Computer quantistico di Google simula per la prima volta una reazione chimica

Google è riuscito a simulare una reazione chimica, per la prima volta, con un computer quantistico secondo quanto riferisce New Scientist. Si tratta solo di una semplice reazione chimica ma resta comunque un passo significativo in quel percorso che in tanti stanno cercando di battere: utilizzare gli odierni e ancora acerbi computer quantistici per fare qualcosa di utile.
Dopo che la stessa Google ha dichiarato di aver raggiunto la supremazia quantistica durante lo scorso anno (risultato su cui qualcuno, tra cui alcuni scienziati della IBM, ha avuto comunque da ridire), in effetti di novità non ce ne sono state, men che meno notizie riguardanti esempi di possibili utilizzi pratici di un computer quantistico.
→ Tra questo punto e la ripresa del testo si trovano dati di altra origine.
## config.mk

```make
export PLATFORM = sky130hd
export DESIGN_NAME = hamming_encoder_variable_length_top
export DESIGN_NICKNAME = d
export VERILOG_FILES = /design/src/rtl/hme_pkg.sv /design/src/rtl/hme_encode.sv /design/src/rtl/hamming_encoder_variable_length_top.sv
export SDC_FILE = /design/constraint.sdc
export NUM_CORES = 1
export LEC_CHECK = 0
export BUFFER_PORTS_ARGS = -buffer_cell sky130_fd_sc_hd__buf_2
export CORE_MARGIN = 2
export CORE_UTILIZATION = 30
export DETAILED_ROUTE_END_ITERATION = 7
export GPL_ROUTABILITY_DRIVEN = 0
export GPL_TIMING_DRIVEN = 0
export PLACE_DENSITY = 0.56
export SLEW_MARGIN = 15
export SYNTH_ARGS = -nofsm -noshare
export SYNTH_HDL_FRONTEND = slang
export SYNTH_SLANG_ARGS = --single-unit
```

## constraint.sdc

```tcl
create_clock -name clock -period 8.7 [get_ports clock]
set_input_delay 0.87 -clock clock [delete_from_list [all_inputs] [get_ports clock]]
set_output_delay 0.87 -clock clock [all_outputs]
set_load 0.01 [all_outputs]
```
La meccanica quantistica e tutte le leggi che governano gli atomi e le molecole potrebbero essere il campo perfetto per un computer quantistico affinché si vogliano eseguire simulazioni con precisione. Tuttavia è ancora presto per simulare reazioni chimiche complesse o anche atomi di grandi dimensioni.
I tecnici di Google in ogni caso hanno provato ad utilizzare il loro computer quantistico Sycamore per eseguire quella che viene definita come la prima simulazione quantistica di una reazione chimica accurata.
Nello specifico i tecnici sono riusciti a simulare la semplice reazione di una molecola di diazene (due atomi di azoto e due di idrogeno) nella quale gli atomi di idrogeno si muovono intorno agli atomi di azoto.

La stessa simulazione è stata eseguita su un potente computer classico per verificare che i risultati del computer quantistico fossero corretti. Si tratta di una simulazione semplice per la quale non c’è neanche bisogno di un computer quantistico per realizzarla ma Ryan Babbush, uno degli esperti di Google coinvolti nel progetto, si dichiara comunque soddisfatto in quanto questi sono i primi calcoli eseguiti su una scala fondamentalmente diversa rispetto ai calcoli si sono fatti fino ad oggi con un computer quantistico.
E per realizzare simulazioni più grandi e complesse? Ci sarà bisogno, naturalmente, di computer quantistici più potenti, con un numero maggiore di qubit rispetto ai 54 di Sycamore.